At the July 2011 edition of the monthly general meeting of the Lagos chapter of the Nigerian Institute of Public Relation (NIPR), the house decided to engage members in a discussion on the topic that focused on the practice of Public Relations and the major challenges confronting its practitioners in the country.
From the different shades of opinions expressed, it was obvious that the profession and its practitioners were constantly faced with challenges that require the collective efforts of NIPR, its members and other stakeholders to address. While it is obvious that public relations is increasingly gaining more acceptance in the country with more patronage in both private and public sectors of the economy, there is no gainsaying the fact that lots more need to be done to achieve appropriate rating of its services and the practitioners.
While some of the people who made comments argued that the practitioners need to do more in terms of training for self development to guarantee a deserved recognition and respect by clients, users of PR, major stakeholders and other professionals in the society, emphasised that the professional body needs to do more to protect the interest of practitioners and ensure that the profession is accorded its rightful place and respect among other professions like accounting, medicine, engineering, law, etc.
According to scholarly definition, Public Relations is described as the management function responsible for evaluating public attitude; identifying the policies and procedures of an individual, business, or organisation with the public interest; and helping to evaluate trends, anticipate emerging opportunities, and utilise change. Using research and ethical communication techniques as its primary tools, PR executes planned programme of action to promote public understanding and acceptance.
Interestingly, only a few organisations in the country have senior level officers in charge of the management of their image with the purpose of maximising its benefits in the businesses. A large number of organisations still entrust this key function, which could make or mar their bottom-line and business goal to middle-level officers or less.
This officers oftentimes report to someone who is far from being a member of the management team.

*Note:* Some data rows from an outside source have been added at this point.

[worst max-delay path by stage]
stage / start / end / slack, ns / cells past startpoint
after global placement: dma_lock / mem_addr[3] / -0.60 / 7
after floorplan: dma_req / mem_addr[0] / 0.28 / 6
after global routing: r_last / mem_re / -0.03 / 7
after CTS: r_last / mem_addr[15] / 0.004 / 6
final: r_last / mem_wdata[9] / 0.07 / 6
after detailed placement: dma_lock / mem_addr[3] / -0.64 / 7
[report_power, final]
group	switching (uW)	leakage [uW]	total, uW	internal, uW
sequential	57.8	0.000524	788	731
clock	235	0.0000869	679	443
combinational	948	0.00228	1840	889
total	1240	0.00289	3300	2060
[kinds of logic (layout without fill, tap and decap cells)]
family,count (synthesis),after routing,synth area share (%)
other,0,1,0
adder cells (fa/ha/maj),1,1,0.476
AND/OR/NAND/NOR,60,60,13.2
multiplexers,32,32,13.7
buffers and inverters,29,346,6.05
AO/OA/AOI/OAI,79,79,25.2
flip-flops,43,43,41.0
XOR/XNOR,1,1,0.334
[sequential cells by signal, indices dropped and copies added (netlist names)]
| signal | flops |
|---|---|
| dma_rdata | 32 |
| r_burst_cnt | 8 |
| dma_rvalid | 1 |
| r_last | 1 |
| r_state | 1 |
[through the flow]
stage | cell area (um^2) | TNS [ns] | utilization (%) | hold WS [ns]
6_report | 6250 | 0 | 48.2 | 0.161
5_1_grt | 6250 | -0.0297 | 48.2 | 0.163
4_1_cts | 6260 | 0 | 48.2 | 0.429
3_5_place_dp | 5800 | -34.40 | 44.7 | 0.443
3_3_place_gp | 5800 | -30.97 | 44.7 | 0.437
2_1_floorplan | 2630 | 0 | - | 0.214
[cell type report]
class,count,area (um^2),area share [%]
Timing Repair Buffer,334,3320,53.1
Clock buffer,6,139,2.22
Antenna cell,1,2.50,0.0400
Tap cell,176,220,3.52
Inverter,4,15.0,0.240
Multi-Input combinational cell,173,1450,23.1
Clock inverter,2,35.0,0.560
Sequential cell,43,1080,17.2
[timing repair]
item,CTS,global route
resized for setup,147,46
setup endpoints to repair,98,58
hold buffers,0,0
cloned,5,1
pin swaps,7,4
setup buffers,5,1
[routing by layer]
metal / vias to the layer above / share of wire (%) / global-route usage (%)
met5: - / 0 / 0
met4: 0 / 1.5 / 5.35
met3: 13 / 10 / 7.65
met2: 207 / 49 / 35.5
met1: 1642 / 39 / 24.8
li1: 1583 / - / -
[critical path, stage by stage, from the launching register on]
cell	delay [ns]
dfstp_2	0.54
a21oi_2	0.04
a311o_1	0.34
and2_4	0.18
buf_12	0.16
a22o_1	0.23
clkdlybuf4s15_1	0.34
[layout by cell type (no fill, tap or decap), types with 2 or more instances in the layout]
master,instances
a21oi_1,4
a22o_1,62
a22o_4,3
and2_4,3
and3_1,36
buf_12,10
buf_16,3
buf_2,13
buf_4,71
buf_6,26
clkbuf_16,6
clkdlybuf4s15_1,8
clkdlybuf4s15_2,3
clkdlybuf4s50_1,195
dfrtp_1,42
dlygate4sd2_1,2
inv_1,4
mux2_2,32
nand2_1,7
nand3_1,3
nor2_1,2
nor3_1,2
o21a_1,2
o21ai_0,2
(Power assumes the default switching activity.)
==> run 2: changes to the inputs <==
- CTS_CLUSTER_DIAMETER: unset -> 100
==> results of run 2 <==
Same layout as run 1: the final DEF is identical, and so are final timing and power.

Irked by a recent advert in the newspaper for the head of corporate communication who would be reporting to the legal officer in the organisation, a fellow of the institute urged council members of the body to urgently double its efforts in protecting practitioners from corporate ceiling that has been the lots of its members.
A school of thought once argued that if indeed PR is a management function which contributes to the strategic decision and efficient operation of organisations, its training as a course of study needs to be placed either in business schools or have a strong managerial focused if placed in other faculties or departments like education or communication.

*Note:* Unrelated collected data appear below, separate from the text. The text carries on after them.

==> config.mk <==
export PLATFORM = sky130hd
export DESIGN_NAME = tl_a_arbiter2
export DESIGN_NICKNAME = d
export VERILOG_FILES = /design/src/rtl/tl_pkg.sv /design/src/rtl/tl_a_arbiter2_rr.sv /design/src/rtl/tl_a_arbiter2.sv
export SDC_FILE = /design/constraint.sdc
export NUM_CORES = 1
export LEC_CHECK = 0
export ABC_AREA = 1
export ABC_CLOCK_PERIOD_IN_PS = 6200
export CORE_AREA = 2 2 237 239
export CTS_CLUSTER_DIAMETER = 200
export CTS_CLUSTER_SIZE = 8
export DETAILED_ROUTE_END_ITERATION = 10
export DIE_AREA = 0 0 239 241
export GPL_TIMING_DRIVEN = 0
export PLACE_DENSITY = 0.44
export SLEW_MARGIN = 10
export SYNTH_ARGS = -nofsm -noshare
export SYNTH_HDL_FRONTEND = slang
export SYNTH_HIERARCHICAL = 1
export SYNTH_SLANG_ARGS = --single-unit
==> constraint.sdc <==
create_clock -name clk -period 6.2 [get_ports clk]
set_clock_uncertainty 0.2 [all_clocks]
set_input_delay 1.24 -clock clk [delete_from_list [all_inputs] [get_ports clk]]
set_output_delay 1.24 -clock clk [all_outputs]
set_load 0.03 [all_outputs]
==> src/rtl/tl_pkg.sv <==
// Shared TileLink-UL constants, beat-count helpers and the channel-A arbiter state encoding.
package tl_pkg;

    localparam logic [2:0] PutFullData    = 3'd0;
    localparam logic [2:0] PutPartialData = 3'd1;
    localparam logic [2:0] Get            = 3'd4;

    localparam logic [3:0] AccessAck      = 4'd0;
    localparam logic [3:0] AccessAckData  = 4'd1;

    typedef enum logic [1:0] {
        StIdle,
        StLock,
        StBurst
    } arb_state_e;

    // Messages no wider than one data beat still take a single beat.
    function automatic int unsigned beats_from_size(input int unsigned size,
                                                    input int unsigned bytes_log2);
        if (size > bytes_log2) begin
            return 32'd1 << (size - bytes_log2);
        end
        return 32'd1;
    endfunction

    function automatic int unsigned a_beats(input logic [2:0] opcode,
                                            input int unsigned size,
                                            input int unsigned bytes_log2);
        if (opcode == PutFullData || opcode == PutPartialData) begin
            return beats_from_size(size, bytes_log2);
        end
        return 32'd1;
    endfunction

endpackage

==> src/rtl/tl_a_arbiter2_rr.sv <==
// Two-way round-robin picker with a per-requester mask; the pointer side wins ties.
module tl_rr_arb2 (
    input  logic [1:0] req,
    input  logic [1:0] mask,
    input  logic       ptr,
    output logic       valid,
    output logic       gnt
);

    logic [1:0] req_m;

    assign req_m = req & ~mask;
    assign valid = |req_m;
    assign gnt   = req_m[ptr] ? ptr : ~ptr;

endmodule

==> src/rtl/tl_a_arbiter2.sv <==
// Two-master to one-slave TileLink-UL arbiter: round-robin channel A with message locking,
// channel D routed by the source MSB. Define TL_ARB_OUTSTANDING_EN for per-master limits.
`ifndef TL_DW
`define TL_DW 64
`endif
`ifndef TL_AW
`define TL_AW 32
`endif
`ifndef TL_AIW
`define TL_AIW 4
`endif
`ifndef TL_SZW
`define TL_SZW 4
`endif
`ifndef TL_DIW
`define TL_DIW 2
`endif

module tl_a_arbiter2
    import tl_pkg::*;
#(
    parameter int unsigned DW  = `TL_DW,
    parameter int unsigned AW  = `TL_AW,
    parameter int unsigned AIW = `TL_AIW,
    parameter int unsigned SZW = `TL_SZW,
    parameter int unsigned DIW = `TL_DIW
`ifdef TL_ARB_OUTSTANDING_EN
    , parameter int unsigned MAX_OUT = 4
`endif
) (
    input  logic              clk,
    input  logic              rst,

    input  logic              m0_a_valid,
    output logic              m0_a_ready,
    input  logic [2:0]        m0_a_opcode,
    input  logic [2:0]        m0_a_param,
    input  logic [SZW-1:0]    m0_a_size,
    input  logic [AIW-1:0]    m0_a_source,
    input  logic [AW-1:0]     m0_a_address,
    input  logic [DW/8-1:0]   m0_a_mask,
    input  logic [DW-1:0]     m0_a_data,
    input  logic              m0_a_corrupt,

    input  logic              m1_a_valid,
    output logic              m1_a_ready,
    input  logic [2:0]        m1_a_opcode,
    input  logic [2:0]        m1_a_param,
    input  logic [SZW-1:0]    m1_a_size,
    input  logic [AIW-1:0]    m1_a_source,
    input  logic [AW-1:0]     m1_a_address,
    input  logic [DW/8-1:0]   m1_a_mask,
    input  logic [DW-1:0]     m1_a_data,
    input  logic              m1_a_corrupt,

    output logic              m0_d_valid,
    input  logic              m0_d_ready,
    output logic [3:0]        m0_d_opcode,
    output logic [1:0]        m0_d_param,
    output logic [SZW-1:0]    m0_d_size,
    output logic [AIW-1:0]    m0_d_source,
    output logic [DIW-1:0]    m0_d_sink,
    output logic              m0_d_denied,
    output logic [DW-1:0]     m0_d_data,
    output logic              m0_d_corrupt,

    output logic              m1_d_valid,
    input  logic              m1_d_ready,
    output logic [3:0]        m1_d_opcode,
    output logic [1:0]        m1_d_param,
    output logic [SZW-1:0]    m1_d_size,
    output logic [AIW-1:0]    m1_d_source,
    output logic [DIW-1:0]    m1_d_sink,
    output logic              m1_d_denied,
    output logic [DW-1:0]     m1_d_data,
    output logic              m1_d_corrupt,

    output logic              s0_a_valid,
    input  logic              s0_a_ready,
    output logic [2:0]        s0_a_opcode,
    output logic [2:0]        s0_a_param,
    output logic [SZW-1:0]    s0_a_size,
    output logic [AIW:0]      s0_a_source,
    output logic [AW-1:0]     s0_a_address,
    output logic [DW/8-1:0]   s0_a_mask,
    output logic [DW-1:0]     s0_a_data,
    output logic              s0_a_corrupt,

    input  logic              s0_d_valid,
    output logic              s0_d_ready,
    input  logic [3:0]        s0_d_opcode,
    input  logic [1:0]        s0_d_param,
    input  logic [SZW-1:0]    s0_d_size,
    input  logic [AIW:0]      s0_d_source,
    input  logic [DIW-1:0]    s0_d_sink,
    input  logic              s0_d_denied,
    input  logic [DW-1:0]     s0_d_data,
    input  logic              s0_d_corrupt
);

    localparam int unsigned LogBytes = $clog2(DW / 8);

    arb_state_e     state_q, state_d;
    logic           grant_q, grant_d;
    logic           rr_ptr_q, rr_ptr_d;
    logic [SZW-1:0] remaining_q, remaining_d;

    logic [1:0]     out_mask;
    logic           arb_valid, arb_gnt;
    logic           sel;
    logic           sel_valid;
    logic           a_fire;
    int unsigned    a_beats_cur;
    logic           d_sel;

    tl_rr_arb2 u_rr_arb (
        .req   ({m1_a_valid, m0_a_valid}),
        .mask  (out_mask),
        .ptr   (rr_ptr_q),
        .valid (arb_valid),
        .gnt   (arb_gnt)
    );

    // Outside IDLE the registered grant keeps the slave-visible payload stable.
    assign sel       = (state_q == StIdle) ? arb_gnt : grant_q;
    assign sel_valid = sel ? m1_a_valid : m0_a_valid;

    assign s0_a_valid   = !rst && ((state_q == StIdle) ? arb_valid : sel_valid);
    assign s0_a_opcode  = sel ? m1_a_opcode  : m0_a_opcode;
    assign s0_a_param   = sel ? m1_a_param   : m0_a_param;
    assign s0_a_size    = sel ? m1_a_size    : m0_a_size;
    assign s0_a_source  = {sel, (sel ? m1_a_source : m0_a_source)};
    assign s0_a_address = sel ? m1_a_address : m0_a_address;
    assign s0_a_mask    = sel ? m1_a_mask    : m0_a_mask;
    assign s0_a_data    = sel ? m1_a_data    : m0_a_data;
    assign s0_a_corrupt = sel ? m1_a_corrupt : m0_a_corrupt;

    assign m0_a_ready = s0_a_valid && s0_a_ready && !sel;
    assign m1_a_ready = s0_a_valid && s0_a_ready && sel;
    assign a_fire     = s0_a_valid && s0_a_ready;

    always_comb begin
        state_d     = state_q;
        grant_d     = grant_q;
        rr_ptr_d    = rr_ptr_q;
        remaining_d = remaining_q;
        a_beats_cur = a_beats(s0_a_opcode, 32'(s0_a_size), LogBytes);
        unique case (state_q)
            StIdle, StLock: begin
                if (s0_a_valid) begin
                    grant_d = sel;
                    if (s0_a_ready) begin
                        if (a_beats_cur > 32'd1) begin
                            state_d     = StBurst;
                            remaining_d = SZW'(a_beats_cur - 32'd1);
                        end else begin
                            state_d  = StIdle;
                            rr_ptr_d = ~sel;
                        end
                    end else begin
                        state_d = StLock;
                    end
                end
            end
            StBurst: begin
                if (a_fire) begin
                    remaining_d = remaining_q - 1'b1;
                    if (remaining_q == SZW'(1)) begin
                        state_d  = StIdle;
                        rr_ptr_d = ~grant_q;
                    end
                end
            end
            default: state_d = StIdle;
        endcase
    end

    always_ff @(posedge clk or posedge rst) begin
        if (rst) begin
            state_q     <= StIdle;
            grant_q     <= 1'b0;
            rr_ptr_q    <= 1'b0;
            remaining_q <= '0;
        end else begin
            state_q     <= state_d;
            grant_q     <= grant_d;
            rr_ptr_q    <= rr_ptr_d;
            remaining_q <= remaining_d;
        end
    end

    // Channel D: pure routing on the prepended master-index bit.
    assign d_sel      = s0_d_source[AIW];
    assign s0_d_ready = d_sel ? m1_d_ready : m0_d_ready;

    assign m0_d_valid   = !rst && s0_d_valid && !d_sel;
    assign m0_d_opcode  = s0_d_opcode;
    assign m0_d_param   = s0_d_param;
    assign m0_d_size    = s0_d_size;
    assign m0_d_source  = s0_d_source[AIW-1:0];
    assign m0_d_sink    = s0_d_sink;
    assign m0_d_denied  = s0_d_denied;
    assign m0_d_data    = s0_d_data;
    assign m0_d_corrupt = s0_d_corrupt;

    assign m1_d_valid   = !rst && s0_d_valid && d_sel;
    assign m1_d_opcode  = s0_d_opcode;
    assign m1_d_param   = s0_d_param;
    assign m1_d_size    = s0_d_size;
    assign m1_d_source  = s0_d_source[AIW-1:0];
    assign m1_d_sink    = s0_d_sink;
    assign m1_d_denied  = s0_d_denied;
    assign m1_d_data    = s0_d_data;
    assign m1_d_corrupt = s0_d_corrupt;

`ifdef TL_ARB_OUTSTANDING_EN
    localparam int unsigned CntW = $clog2(MAX_OUT + 1);

    logic [CntW-1:0] out_cnt_q [2];
    logic [CntW-1:0] out_cnt_d [2];
    logic [SZW-1:0]  d_beat_q, d_beat_d;
    int unsigned     d_beats_cur;
    logic            a_last, d_fire, d_last;

    assign a_last = a_fire && ((state_q == StBurst) ? (remaining_q == SZW'(1))
                                                    : (a_beats_cur <= 32'd1));
    assign d_fire = s0_d_valid && s0_d_ready;
    assign d_beats_cur = (s0_d_opcode == AccessAckData) ?
                         beats_from_size(32'(s0_d_size), LogBytes) : 32'd1;
    assign d_last = d_fire && (32'(d_beat_q) == d_beats_cur - 32'd1);

    always_comb begin
        d_beat_d = d_beat_q;
        if (d_last) begin
            d_beat_d = '0;
        end else if (d_fire) begin
            d_beat_d = d_beat_q + 1'b1;
        end
        for (int n = 0; n < 2; n++) begin
            out_cnt_d[n] = out_cnt_q[n];
            if ((a_last && (sel == n[0])) && !(d_last && (d_sel == n[0]))) begin
                out_cnt_d[n] = out_cnt_q[n] + 1'b1;
            end else if (!(a_last && (sel == n[0])) && (d_last && (d_sel == n[0]))) begin
                out_cnt_d[n] = out_cnt_q[n] - 1'b1;
            end
        end
    end

    always_ff @(posedge clk or posedge rst) begin
        if (rst) begin
            d_beat_q     <= '0;
            out_cnt_q[0] <= '0;
            out_cnt_q[1] <= '0;
        end else begin
            d_beat_q     <= d_beat_d;
            out_cnt_q[0] <= out_cnt_d[0];
            out_cnt_q[1] <= out_cnt_d[1];
        end
    end

    // Only IDLE arbitration is masked; a locked or bursting message still completes.
    assign out_mask = {out_cnt_q[1] == CntW'(MAX_OUT), out_cnt_q[0] == CntW'(MAX_OUT)};
`else
    assign out_mask = 2'b00;
`endif

endmodule
After elaboration in Yosys (flattened, before gate mapping). Index checks and enable logic that the tools add are counted.

Add/subtract/negate cells: 3. Magnitude comparators: 3. Eq/ne operators: 10. Shifts and indexed selects: 1. Mux-type cells: 39. Bitwise operators: 3. Reduce and logical (&&, ||, !) cells: 20.

Operators with widths (count): two-way mux 32 bit (5); two-way mux 64 bit (1); > comparator 32 x 1 -> 1 bit, second input constant (1); left shift 1 x 32 -> 32 bit, first input constant (1); two-way mux 4 bit (6); two-way mux 1 bit (16); != test 2 bit, second input constant (6); two-way mux 2 bit (5); two-way mux 8 bit (1); case mux 4 bit (2 select lines) (1); subtractor 4 x 1 -> 4 bit, second input constant (2); logical AND 1 bit (7); two-way mux 3 bit (2); AND reduction 6 bit (1); AND reduction 5 bit (1); subtractor 4 x 2 -> 5 bit, second input constant (1); equality test 4 x 1 -> 1 bit, second input constant (1); > comparator 4 x 2 -> 1 bit, second input constant (1); case mux 2 bit (2 select lines) (1); OR reduction 2 bit (2); equality test 3 x 1 -> 1 bit, second input constant (1); zero test 1 bit (3); zero test 3 bit (1); NOT 1 bit (3); 9 further kinds (9).

Register bits: 8. Input bits: 329. Output and inout bits: 290. Logic and storage cells: 83.

Longest topological paths before layout.
Word-level depth: 16. Depth in mapped cells: 21. Gate-level depth less buffers: 21.

By module. Netlist, hierarchy kept.

Modules (own cells, without submodules): tl_a_arbiter2 (times used 1, cells an instance 684, area an instance 3539.6 um2, sequential area each 200.2 um2); tl_rr_arb2 (times used 1, cells an instance 9, area an instance 37.5 um2, sequential area each 0.0 um2).

Least setup slack after synthesis. Ideal clock, no wire load.

Kind: input to output. Start point: input m0_a_valid. End point: output s0_a_data[10]. Arrival time: 2485 ps. Required time: 4760 ps. Slack: 2275 ps. Cell stages on the path: 10. Path buffers: 2. Path through: nand2_2 > nand2_1 > nand2_1 > inv_1 > nand2_1 > nand2_1 > buf_2 > buf_1 > nand2_1 > nand2_1.

Word-level cells in the longest chain between the ends: 5.

RTL lines: start, declared (RTL line tl_a_arbiter2.sv:34) `input logic m0_a_valid,`; two-way mux 1 bit (not written as such) (2 in series) (RTL line tl_a_arbiter2_rr.sv:14) `assign gnt = req_m[ptr] ? ptr : ~ptr;`; two-way mux 1 bit (RTL line tl_a_arbiter2_rr.sv:14); named net arb_gnt (RTL line tl_a_arbiter2.sv:109) `logic arb_valid, arb_gnt;`; two-way mux 1 bit (RTL line tl_a_arbiter2.sv:125) `assign sel = (state_q == StIdle) ? arb_gnt : grant_q;`; two-way mux 64 bit (RTL line tl_a_arbiter2.sv:135) `assign s0_a_data = sel ? m1_a_data : m0_a_data;`; end, declared (RTL line tl_a_arbiter2.sv:86) `output logic [DW-1:0] s0_a_data,`.

The timed path passes the listed nets, and every way through them passes these cells. The select of a mux whose other input is x is not followed.

Worst setup path in the final report.
Start point: input m0_a_valid. End point: output s0_a_data[5].

The elaborated chain is that of the path after synthesis.

==> impl_metrics.json <==
{
  "cts_root_buf": "clkbuf_16",
  "critical_path.slowest_cell": "clkdlybuf4s50_1",
  "syn2layout_area_growth_pct": 177.1,
  "fp.dieW_um": 239,
  "start_util": 0.06518,
  "r2r_slack_ps": 3020,
  "synth_area_sq_mm": 0.003577,
  "synth_edf_count": 0,
  "drive_above_1_share": 0.1598,
  "syn_area_per_cell_sq_um": 5.162,
  "cts_tree": "done",
  "chipHeight_um": 241,
  "fin_crit_sh": 0.9567,
  "power.leakage_nw": 4.520,
  "clockBufferDepth": 2,
  "maxCapViolations": 0,
  "first_global_vias": 5770,
  "synth_common_cells": "nand2_1 (393), buf_4 (165), inv_1 (24), nand3_1 (20), clkbuf_1 (16)",
  "final_nets": 1569,
  "finalPower_w": 0.004473,
  "synth_cell_types": 28,
  "hold_depth": 2,
  "min_from": "rr_ptr_q",
  "grt-ovfl-total": 0,
  "num_vias": 5778,
  "viasPerCell": 2.978,
  "gp_congestion": 0.8371,
  "path_max_fanout": 11,
  "clkLatencyLatePin_ps": 230,
  "synth_warnings": 6,
  "path_clk_slew_ps": 40,
  "cp.arrival_ps": 4490,
  "first_pass_iters": 4,
  "synthFlopType": "dfrtp_1",
  "placed_area_sq_mm": 0.009827,
  "worstSetupPathType": "in2out",
  "remaining_drc_errors": 0,
  "antenna_found_initial": 2,
  "synth-seq-area-share": 0.05596,
  "slew_headroom": 0.4341,
  "p_per_area_mw_per_mm2": 451.3,
  "cts_made_buffers": 3,
  "drtIter0Drc": 151,
  "worstRegToRegCells": 15,
  "ctsHtreeMaxLevel": 1,
  "synth-seq-cells": 8,
  "cts.sinks": 8,
  "crit_path_start_kind": "primary input",
  "critPathTopFamily": "buffers and inverters",
  "dp_hpwl_mm": 22.94,
  "crit_path_end_kind": "output pin",
  "synth_cells": 693,
  "hold_buffers": 0,
  "core_area_sq_mm": 0.05488,
  "cpPeakStageDelay_ps": 670,
  "async_flop_share": 1.000,
  "final_max_slew_viol_count": 0,
  "grt_pass1_wl_mm": 34.11,
  "tightest_slew_ps": 848.9,
  "hold_ws_ps": 301.9,
  "ant_nets": 0,
  "dieArea_sq_mm": 0.05760,
  "hold_violations": 0,
  "holdCritPathClass": "reg2reg",
  "grtUsageTotal": 0.07768,
  "synthTopCellsByArea": "nand2_1 (41%), buf_4 (35%), dfrtp_1 (5.6%)",
  "status": "complete, no violations",
  "instances_no_fill": 1940,
  "setup_viol": 0,
  "worstReg2RegStart": "state_q[1]",
  "wirelength_mm": 25.54,
  "synth_top_area_cell": "nand2_1",
  "cts_setup_buffers": 0,
  "synth_most_common_cell": "nand2_1",
  "worstHoldEndpoint": "rr_ptr_q",
  "dpl.cell_count": 1934,
  "r2r-end": "remaining_q[0]",
  "required_ps": 4760,
  "row_count": 86,
  "grt_max_degree": 11,
  "portBuffers": 536,
  "final_cell_area_sq_mm": 0.009912,
  "fin_crit_ps": 5931,
  "grt_setup_unrepaired": "false",
  "routedWlPerCell_um": 13.17,
  "cp_cell_sequence": "clkdlybuf4s50_1 > nand2_2 > nand2_1 > nand2_1 > inv_1 > nand2_1 > nand2_2 > buf_2 > buf_1 > nand2_1 > nand2_1 > clkdlybuf4s50_1",
  "synth_top_area_frac": 0.4124,
  "critPathBufInv": 5,
  "fmax_mhz": 168.6,
  "path_common_cell": "nand2_1",
  "max-vdd-ir-drop_v": 0.0002630,
  "pin_count": 619
}
layer usage:
layer  GRT usage  vias to the layer above  part of all wire
met3     0.01533                       12             0.074
met1     0.08535                     2470              0.37
met2      0.1543                      298              0.55
met5           0                        -                 0
met4     0.01250                        0             0.016
li1            -                     2998                 -
how the worst max path moves through the flow:
stage	start	endpoint	slack [ps]	depth (start not counted)
after floorplan	m0_a_valid	s0_a_data[10]	2270	10
after global placement	m0_a_valid	s0_a_data[5]	-120	12
after detailed placement	m0_a_valid	s0_a_data[5]	-160	12
after CTS	m0_a_valid	s0_a_data[5]	50	12
after global routing	m0_a_valid	s0_a_data[26]	20	12
final	m0_a_valid	s0_a_data[5]	270	12
timing repair:
item,CTS,global route
setup endpoints to repair,22,0
hold endpoints to repair,0,0
resized for setup,1,0
cell usage in the layout, fill, tap and decap left out, drive strengths merged:
master / instances
clkdlybuf4s50: 536
nand2: 403
buf: 174
inv: 28
nand3: 22
clkbuf: 19
nor2: 13
o21ai: 10
dfrtp: 8
ha: 5
a21oi: 5
nor3: 4
diode: 3
conb: 2
nand3b: 1
or2: 1
xnor2: 1
a21boi: 1
registers in the layout (all words and copies together) (netlist names):
| signal | count |
|---|---|
| state_q | 2 |
| remaining_q | 4 |
| grant_q | 1 |
| rr_ptr_q | 1 |
logic make-up (layout without fill, tap and decap cells):
group	count (synthesis)	in the layout	synth area share
other	1	5	0.001048
AO/OA/AOI/OAI	16	16	0.02728
flip-flops	8	8	0.05596
AND/OR/NAND/NOR	444	444	0.4893
adder cells (fa/ha/maj)	5	5	0.01749
buffers and inverters	218	757	0.4064
XOR/XNOR	1	1	0.002449
metrics by stage:
stage / utilization / worst slack (ps) / TNS (ps)
2_1_floorplan: - / 2275 / 0
3_3_place_gp: 0.1791 / -123.7 / -215.5
3_5_place_dp: 0.1791 / -162.7 / -1112
4_1_cts: 0.1805 / 51.28 / 0
5_1_grt: 0.1806 / 16.93 / 0
6_report: 0.1806 / 268.7 / 0
worst register-to-register path, stage by stage, from the launching register on:
cell and delay [ps]:
dfrtp_1 430, nor2_1 250, nand2_1 250, nand2_2 360, nand2_1 130, nand2_2 110
inv_2 70, a21oi_2 200, nand2_1 140, ha_1 250, or2_2 310, nand3_2 100
nand2_2 90, inv_4 90, nand2_1 70, o21ai_2 60
where the power goes:
group / switching [W] / internal (W) / total [W]
Sequential: 0.0000215 / 0.0000771 / 0.0000986
Clock: 0.0000278 / 0.0000834 / 0.000111
Combinational: 0.00268 / 0.00158 / 0.00426
Total: 0.00273 / 0.00174 / 0.00447
cell type report:
class                      count  area, sq um
clock buffer                   3        75.07
buffer                       190         1346
sequential                     8        200.2
antenna                        3        7.507
fill                        6252        44970
timing repair buffer         536         5365
inverter                      28        107.6
tap                          704        880.8
multi-input combinational    468         1929
No activity file was read; power rests on OpenSTA's default activity.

Although, it may be argued that PR practitioners who are not consultants but function in other establishments are more or less in the support service cadre whose service are easily dispensed with, in a financial crisis situation; however, the treatment is no different as consultant.
A former colleague and friend who had crossed over to head the communication department of a multinational, having worked as a consultant in two agencies will hurriedly tell anyone that cares to listen that she enjoys being a client than a consultant who is readily blamed for client inept and perpetually made to feel less important, even in the face of superior argument.
For her, being an agency personnel does not command the desired respect; in many cases, client simply tells you what they wanted and expected you to toe the line if you still want to retain the business rather than listen to your counsel as a consultant. While my friend‘s opinion could be described as subjective, it is hoped that someday, mutual respect will exist in the client-agency relationship, where opinions are respected for the benefit of the brand.
At the end of the discussion which attracted brilliant contributions from senior members of the profession including Yomi Badejo-Okusanya, a fellow of the institute who gave a commitment for action on behalf of the council, there was a consensus on the need to define the worth of being a member of NIPR and how the membership affects the rating of practitioners in the manner it plays out in the other professions like accounting, law, banking to mention a few.
While it can be argued that unlike the professions highlighted, PR is mostly studied as an allied course in our tertiary institutions; entrance into the profession should be jealously protected from being an all-comers affair. This however can only be achieved through enlightenment and the enforcement of the enabling laws backing the establishment of NIPR.
It is pertinent to drive the activities of the institute among existing members’ organisations to increase awareness among practitioners who are indifferent to the membership of the body. Again, it is also important that various establishments in the country understand that membership of the professional body is a prerequisite for the engagement or the rating of the service of the PR practitioners. Eniola Mayowa is a Public Relations practitioner based in Lagos.